Heureusement, non, il n'en est rien, sans doute la légèreté féminine de Doan qui traite le sujet presque comme un carnet de voyage, donnant au sous-titre de l'ouvrage tout son sens. Comme dans tout carnet de voyage, il y a plein d'anecdotes qui agrémentent la lecture, parfois même apportent-elles de l'eau au moulin, c'est pas si mal, on a juste un peu l'impression que Doan a concaténé des reportages pour le Nouvel Obs (son journal d'investigation à elle, je ne ferai pas de commentaires). C'est agréable, plutôt bien écrit, même si j'ai l'impression que les origines vietnamiennes de l'auteure font ressortir quelques barbarismes étranges, mais ces petites étrangetés barbares, finalement, contribuent au charme général du livre qui reste plaisant, ce qui, vu le sujet, n'était pas gagné.
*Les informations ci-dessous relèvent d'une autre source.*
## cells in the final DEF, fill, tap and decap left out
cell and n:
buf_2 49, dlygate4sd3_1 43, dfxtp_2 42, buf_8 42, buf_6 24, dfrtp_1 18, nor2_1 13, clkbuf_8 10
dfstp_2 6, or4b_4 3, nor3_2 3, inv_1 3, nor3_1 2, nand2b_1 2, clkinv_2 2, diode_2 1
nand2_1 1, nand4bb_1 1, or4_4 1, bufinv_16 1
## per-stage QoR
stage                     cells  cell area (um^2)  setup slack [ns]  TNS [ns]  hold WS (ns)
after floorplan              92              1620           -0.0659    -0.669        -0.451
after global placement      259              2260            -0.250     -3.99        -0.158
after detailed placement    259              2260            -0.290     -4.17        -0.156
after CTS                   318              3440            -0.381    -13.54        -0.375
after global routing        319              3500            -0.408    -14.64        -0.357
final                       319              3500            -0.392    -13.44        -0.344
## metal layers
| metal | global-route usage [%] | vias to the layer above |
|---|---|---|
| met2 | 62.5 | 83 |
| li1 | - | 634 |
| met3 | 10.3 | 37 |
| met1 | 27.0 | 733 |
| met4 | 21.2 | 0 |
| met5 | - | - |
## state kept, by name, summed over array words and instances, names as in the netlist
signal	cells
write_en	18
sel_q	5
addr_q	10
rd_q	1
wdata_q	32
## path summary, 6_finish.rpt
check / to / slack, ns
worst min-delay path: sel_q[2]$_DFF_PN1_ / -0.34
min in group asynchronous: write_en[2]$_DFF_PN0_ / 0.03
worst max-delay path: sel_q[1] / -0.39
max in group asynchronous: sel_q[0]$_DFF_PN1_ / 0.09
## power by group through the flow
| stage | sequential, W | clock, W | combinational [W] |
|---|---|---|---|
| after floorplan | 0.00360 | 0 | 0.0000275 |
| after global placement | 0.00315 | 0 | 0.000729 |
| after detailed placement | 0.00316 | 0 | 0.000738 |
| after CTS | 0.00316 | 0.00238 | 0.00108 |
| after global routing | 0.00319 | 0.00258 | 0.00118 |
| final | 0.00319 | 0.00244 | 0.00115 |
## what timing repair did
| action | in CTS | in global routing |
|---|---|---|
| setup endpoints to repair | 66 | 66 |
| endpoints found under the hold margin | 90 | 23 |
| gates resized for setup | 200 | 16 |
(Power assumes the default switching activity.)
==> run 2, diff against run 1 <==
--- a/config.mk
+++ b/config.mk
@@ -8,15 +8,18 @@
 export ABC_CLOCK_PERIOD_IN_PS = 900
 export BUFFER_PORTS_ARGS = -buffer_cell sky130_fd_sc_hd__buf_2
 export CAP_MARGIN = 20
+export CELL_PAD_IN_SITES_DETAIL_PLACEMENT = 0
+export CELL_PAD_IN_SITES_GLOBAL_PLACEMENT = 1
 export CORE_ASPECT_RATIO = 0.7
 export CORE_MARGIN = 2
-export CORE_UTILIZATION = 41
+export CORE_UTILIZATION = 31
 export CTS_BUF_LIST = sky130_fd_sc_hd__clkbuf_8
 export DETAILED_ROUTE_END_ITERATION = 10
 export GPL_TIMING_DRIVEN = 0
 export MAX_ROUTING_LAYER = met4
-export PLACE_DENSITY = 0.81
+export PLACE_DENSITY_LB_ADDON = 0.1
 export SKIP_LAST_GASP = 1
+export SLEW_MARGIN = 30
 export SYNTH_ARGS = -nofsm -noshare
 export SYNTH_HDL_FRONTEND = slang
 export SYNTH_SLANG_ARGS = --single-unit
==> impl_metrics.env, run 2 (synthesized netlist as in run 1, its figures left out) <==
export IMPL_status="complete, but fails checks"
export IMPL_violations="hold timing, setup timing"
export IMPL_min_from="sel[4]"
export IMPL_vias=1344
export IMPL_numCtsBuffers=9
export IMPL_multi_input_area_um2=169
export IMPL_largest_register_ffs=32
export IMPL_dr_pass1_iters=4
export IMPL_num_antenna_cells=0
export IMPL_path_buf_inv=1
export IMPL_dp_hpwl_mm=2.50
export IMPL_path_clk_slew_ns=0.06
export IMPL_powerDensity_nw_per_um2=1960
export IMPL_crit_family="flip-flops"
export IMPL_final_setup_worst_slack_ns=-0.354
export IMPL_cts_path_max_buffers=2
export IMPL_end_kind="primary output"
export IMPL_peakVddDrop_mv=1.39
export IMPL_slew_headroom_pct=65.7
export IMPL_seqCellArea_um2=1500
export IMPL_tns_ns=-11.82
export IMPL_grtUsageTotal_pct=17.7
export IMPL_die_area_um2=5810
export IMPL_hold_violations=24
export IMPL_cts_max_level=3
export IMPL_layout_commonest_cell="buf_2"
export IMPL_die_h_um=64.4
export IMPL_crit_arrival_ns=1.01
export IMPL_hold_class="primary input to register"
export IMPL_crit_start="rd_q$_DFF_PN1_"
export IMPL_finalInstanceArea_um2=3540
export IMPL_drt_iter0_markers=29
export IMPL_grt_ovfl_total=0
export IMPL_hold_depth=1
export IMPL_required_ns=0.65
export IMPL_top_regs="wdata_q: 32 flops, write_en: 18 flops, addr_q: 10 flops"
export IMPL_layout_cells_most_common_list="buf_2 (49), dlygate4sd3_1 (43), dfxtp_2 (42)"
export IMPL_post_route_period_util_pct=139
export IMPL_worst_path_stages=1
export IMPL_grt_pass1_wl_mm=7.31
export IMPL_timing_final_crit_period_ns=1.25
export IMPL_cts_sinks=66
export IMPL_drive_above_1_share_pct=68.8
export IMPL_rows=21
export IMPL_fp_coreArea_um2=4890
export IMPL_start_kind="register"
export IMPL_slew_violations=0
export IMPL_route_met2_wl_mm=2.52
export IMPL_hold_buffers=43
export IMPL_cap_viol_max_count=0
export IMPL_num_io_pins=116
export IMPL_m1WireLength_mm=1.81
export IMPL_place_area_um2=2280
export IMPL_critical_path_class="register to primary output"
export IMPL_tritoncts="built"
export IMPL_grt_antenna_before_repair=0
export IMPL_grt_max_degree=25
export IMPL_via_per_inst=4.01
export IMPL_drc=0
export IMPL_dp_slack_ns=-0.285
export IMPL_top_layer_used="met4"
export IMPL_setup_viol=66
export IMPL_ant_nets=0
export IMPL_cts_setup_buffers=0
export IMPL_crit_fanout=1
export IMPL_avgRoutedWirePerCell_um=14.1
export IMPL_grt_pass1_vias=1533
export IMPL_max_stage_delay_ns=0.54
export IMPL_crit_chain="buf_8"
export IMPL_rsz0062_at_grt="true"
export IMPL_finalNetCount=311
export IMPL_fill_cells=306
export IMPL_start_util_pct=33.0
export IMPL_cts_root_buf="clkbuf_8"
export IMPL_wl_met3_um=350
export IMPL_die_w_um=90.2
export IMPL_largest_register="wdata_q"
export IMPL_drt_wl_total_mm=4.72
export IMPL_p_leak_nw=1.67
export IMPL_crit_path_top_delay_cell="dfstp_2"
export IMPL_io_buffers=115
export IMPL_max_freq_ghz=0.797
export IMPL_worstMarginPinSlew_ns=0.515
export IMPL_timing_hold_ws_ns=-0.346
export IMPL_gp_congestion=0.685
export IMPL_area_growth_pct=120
`config.mk`:
```
export PLATFORM = sky130hd
export DESIGN_NAME = trace_fifo_flat
export DESIGN_NICKNAME = d
export VERILOG_FILES = /design/src/trace_pkg.sv /design/src/trace_fifo_if.sv /design/src/trace_fifo.sv /design/src/flat_wrapper.sv
export SDC_FILE = /design/constraint.sdc
export NUM_CORES = 1
export LEC_CHECK = 0
export ABC_AREA = 1
export ABC_CLOCK_PERIOD_IN_PS = 4100
export BUFFER_PORTS_ARGS = -buffer_cell sky130_fd_sc_hd__buf_4
export CORE_MARGIN = 8
export CORE_UTILIZATION = 34
export CTS_CLUSTER_DIAMETER = 50
export DETAILED_ROUTE_END_ITERATION = 12
export PLACE_DENSITY = 0.6
export SLEW_MARGIN = 20
export SYNTH_ARGS = -nofsm -noshare
export SYNTH_HDL_FRONTEND = slang
export SYNTH_SLANG_ARGS = --single-unit
```
`constraint.sdc`:
```
create_clock -name clk_i -period 4.1 [get_ports clk_i]
set_input_delay 0.205 -clock clk_i [delete_from_list [all_inputs] [get_ports clk_i]]
set_output_delay 0.205 -clock clk_i [all_outputs]
set_load 0.03 [all_outputs]
```
`src/trace_pkg.sv`:
```
// ----------------------------
// commit-trace record types and defaults shared by the trace unit
// import with trace_pkg::* in the module header
// ----------------------------

package trace_pkg;

  // ----------------------------
  // configuration defaults
  // ----------------------------
  localparam int NR_PORTS_DEF   = 2;
  localparam int FIFO_DEPTH_DEF = 4;

  // ----------------------------
  // commit side types
  // ----------------------------
  typedef logic [31:0] pc_t;

  // bit 31 set means interrupt
  typedef logic [31:0] cause_t;

  typedef enum logic [1:0] {
    PRIV_U = 2'd0,
    PRIV_S = 2'd1,
    PRIV_M = 2'd3
  } priv_t;

  // wraps at 16 bits
  typedef logic [15:0] seq_t;

  // saturates at all ones
  typedef logic [15:0] drop_cnt_t;

  typedef logic [7:0] cause_lo_t;

  typedef enum logic [1:0] {
    KIND_RETIRE    = 2'd0,
    KIND_EXCEPTION = 2'd1,
    KIND_INTERRUPT = 2'd2
  } kind_e;

  // one queued trace entry, 60 bits
  typedef struct packed {
    pc_t       pc;
    seq_t      seq;
    kind_e     kind;
    priv_t     priv;
    cause_lo_t cause_lo;
  } trace_rec_t;

endpackage

```
`src/trace_fifo_if.sv`:
```
// ----------------------------
// link between one trace FIFO, its writer and its reader
// one instance per commit port
// ----------------------------

`timescale 1ns/1ps

interface trace_fifo_if import trace_pkg::*; ();

  // write side, push only while full is low
  logic       push;
  trace_rec_t push_rec;
  logic       full;

  // read side, pop_rec valid while empty is low
  logic       pop;
  trace_rec_t pop_rec;
  logic       empty;

  modport writer (
    output push,
    output push_rec,
    input  full
  );

  modport reader (
    output pop,
    input  pop_rec,
    input  empty
  );

  modport buffer (
    input  push,
    input  push_rec,
    output full,
    input  pop,
    output pop_rec,
    output empty
  );

endinterface

```
`src/trace_fifo.sv`:
```
// ----------------------------
// circular buffer of trace records for one commit port
// push and pop may happen in the same cycle
// ----------------------------

`timescale 1ns/1ps

module trace_fifo import trace_pkg::*; #(
  parameter int DEPTH = FIFO_DEPTH_DEF
) (
  input  logic          clk_i,
  input  logic          arst_n_i,
  trace_fifo_if.buffer  q
);

  localparam int PTR_W = (DEPTH > 1) ? $clog2(DEPTH) : 1;
  localparam int CNT_W = $clog2(DEPTH + 1);

  trace_rec_t       mem [DEPTH];
  logic [PTR_W-1:0] wr_ptr_q;
  logic [PTR_W-1:0] rd_ptr_q;
  logic [CNT_W-1:0] cnt_q;
  logic             do_push;
  logic             do_pop;

  // pointer step with wrap for any depth
  function automatic logic [PTR_W-1:0] ptr_inc(input logic [PTR_W-1:0] ptr);
    if (ptr == PTR_W'(DEPTH - 1)) begin
      return '0;
    end
    return ptr + 1'b1;
  endfunction

  assign q.full    = (cnt_q == CNT_W'(DEPTH));
  assign q.empty   = (cnt_q == '0);
  assign q.pop_rec = mem[rd_ptr_q];

  assign do_push = q.push & ~q.full;
  assign do_pop  = q.pop & ~q.empty;

  // ----------------------------
  // storage
  // ----------------------------
  always_ff @(posedge clk_i) begin
    if (do_push) begin
      mem[wr_ptr_q] <= q.push_rec;
    end
  end

  // ----------------------------
  // pointers and occupancy
  // ----------------------------
  always_ff @(posedge clk_i or negedge arst_n_i) begin
    if (!arst_n_i) begin
      wr_ptr_q <= '0;
      rd_ptr_q <= '0;
      cnt_q    <= '0;
    end else begin
      if (do_push) begin
        wr_ptr_q <= ptr_inc(wr_ptr_q);
      end
      if (do_pop) begin
        rd_ptr_q <= ptr_inc(rd_ptr_q);
      end
      case ({do_push, do_pop})
        2'b10:   cnt_q <= cnt_q + 1'b1;
        2'b01:   cnt_q <= cnt_q - 1'b1;
        default: cnt_q <= cnt_q;
      endcase
    end
  end

endmodule

```
`src/flat_wrapper.sv`:
```
// flat-port wrapper written by rule: the top's interface ports become plain ports
module trace_fifo_flat import trace_pkg::*;
#(
  parameter int DEPTH = FIFO_DEPTH_DEF
)
  (clk_i, arst_n_i, q_push, q_push_rec, q_full, q_pop, q_pop_rec, q_empty);
  trace_fifo_if q_i ();
  input  logic clk_i;
  input  logic arst_n_i;
  input wire logic [$bits(q_i.push)-1:0] q_push;
  input wire logic [$bits(q_i.push_rec)-1:0] q_push_rec;
  output wire logic [$bits(q_i.full)-1:0] q_full;
  input wire logic [$bits(q_i.pop)-1:0] q_pop;
  output wire logic [$bits(q_i.pop_rec)-1:0] q_pop_rec;
  output wire logic [$bits(q_i.empty)-1:0] q_empty;
  assign q_i.push = q_push;
  assign q_i.push_rec = q_push_rec;
  assign q_full = q_i.full;
  assign q_i.pop = q_pop;
  assign q_pop_rec = q_i.pop_rec;
  assign q_empty = q_i.empty;
  trace_fifo #(.DEPTH(DEPTH)) u_core (.clk_i(clk_i), .arst_n_i(arst_n_i), .q(q_i));
endmodule
```
==> qor.csv <==
stage;metric;value;unit
status;status;finished, final reports clean;
power_and_ir_drop;pwr-share-comb;0.383;
critical_path;arrival;2.73;ns
routing;drtPass1Iterations;5;
logic_synthesis;synth_top_area_share;0.697;
routing;dr_total_vias;6111;
place;dp_slack;1.68;ns
critical_path;critPathMaxFanout;35;
sta;fin_worst_skew;0.00602;ns
layout;diodes;0;
worst_hold_path;hold_class;input pin to register;
routing;final_antenna_net_count;0;
sta;hold_viol;0;
critical_path;critPathKind;register to output pin;
logic_synthesis;async_reset_ff_frac;0.0283;
routing;drc;0;
flow_run;max-cap-violations;0;
critical_path;startpoint_type;register;
power_and_ir_drop;p_leak;0.00522;uW
layout;utilization;0.435;
power_and_ir_drop;sw_frac_of_total;0.381;
place;place_inst;1254;
logic_synthesis;synthTopCellsByCount;edfxtp_1, nand2_1, inv_1;
clock_network;cts_tree;yes;
logic_synthesis;avgSynthCellArea;13.6;um^2
global_route;grt_first_pass_wirelength;33900;um
power_and_ir_drop;switchingPower;3810;uW
die;start_util;0.341;
logic_synthesis;synth_seq_cells;247;
global_route;grt_overflow;0;
critical_path;crit_required;3.89;ns
global_route;grt_max_degree;85;
clock_network;worstSkewPairLatency;0.53;ns
logic_synthesis;ys_warn_count;0;
power_and_ir_drop;p_int;6180;uW
sta;max_clock_freq;341;MHz
sta;rsz0062_at_grt;false;
die;die_x;190;um
sta;relSlewSlack;0.344;
sta;tightest_slew;0.984;ns
layout;final_nets;1024;
sta;setup_violations;0;
power_and_ir_drop;power;9990;uW
logic_synthesis;synth_area_leaders;edfxtp_1, o211ai_2, nand2_1, inv_1, o211ai_1;
logic_synthesis;ys_seq_area_frac;0.714;
routing;avgViaCountPerCell;4.48;
layout;layout.cells.non_filler;1365;
logic_synthesis;syn-num-nets;832;
sta;fin_ws;1.17;ns
place;hpwl;13200;um
logic_synthesis;yosys_most_used_dff;edfxtp_1;
sta;fin_crit_sh;0.715;
clock_network;cts_setup_buffers;0;
place;gp_congestion;0.715;
power_and_ir_drop;pwr-share-clk;0.251;
logic_synthesis;synth_enable_flop_cells;240;
routing;drt_iter0_markers;239;
die;fp.dieH;190;um
power_and_ir_drop;seq_power_share;0.367;
logic_synthesis;synth_top_cell_by_area;edfxtp_1;
place;port_buffers;125;
clock_network;cts_made_buffers;29;
clock_network;clk_transition_reported_paths;0.06;ns
critical_path;reg2reg_slack;1.75;ns
routing;finalWirelength;21400;um
clock_network;clkSinkCount;247;
global_route;antenna_found_initial;1;
critical_path;critPathCaptureType;output pin;
clock_network;root_buffer;clkbuf_16;
sta;slew_violations;0;
die;dieArea;36200;um^2
logic_synthesis;syn_inst;761;
die;rows;64;
layout;syn_to_final_growth;27.6;%
clock_network;htree_levels;1;
global_route;track_usage;0.117;
power_and_ir_drop;p_per_area;758;nW/um^2
sta;fin_tns_setup;0;ns
layout;final_layout_size_suffix_gt1_frac;0.254;
routing;wl_per_cell;15.6;um
logic_synthesis;yosysUniqueCellTypes;17;
die;pin_count;126;
global_route;grt_pass1_vias;6279;
logic_synthesis;synth.most_common_cell;edfxtp_1;
sta;period_needed;2.93;ns
layout;fill_cells;2734;
power_and_ir_drop;vdd_drop_max;0.000471;V
die;core;30300;um^2
clock_network;cts_buffer_depth;3;
logic_synthesis;syn_area;10300;um^2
Tiens d'ailleurs, le sujet, je vais peut-être en toucher deux mots. Pas de grandes surprises, il s'agit d'un tour de planète pour rendre visite aux grands acteurs de la faim dans le monde, sur fond de crise alimentaire : les traders, les marchés en Afrique, en Indonésie, le géant chinois et pour finir les grands de l'agro-industrie. Il manque, sans doute, dans la liste des affameurs de façon claire le Nous des pays du Nord, alors que la Chine est largement pointée du doigt (sans dire qu'elle ne fait pas partie du problème, c'est plus simple de montrer l'autre du doigt, alors qu'une poutre nous gratte l'oeil). C'est l'occasion de parler, entre autre, disparition des cultures vivrières grâce au FMI, soja, viande, huile de palme, location de terre par les pays pauvres aux moins pauvres. Tout cela renvoie une image bien sombre de notre petite planète dans les mains du profit sans frontière et je ne vois pas bien la sortie de la spirale. L'auteure non plus d'ailleurs (la classique touche d'espoir qui est l'exercice forcé de la fin de ce type d'ouvrage, est toute succinte en fin d'épilogue), mais ce n'est pas son propos, elle dresse le tableau et, comme elle le laisse entendre, chacun son rôle (mais, tout de même, comme le dirait le gars qui avait une épée aussi grande que son nez, à moins que ce ne fusse le contraire : c'est un peu court...).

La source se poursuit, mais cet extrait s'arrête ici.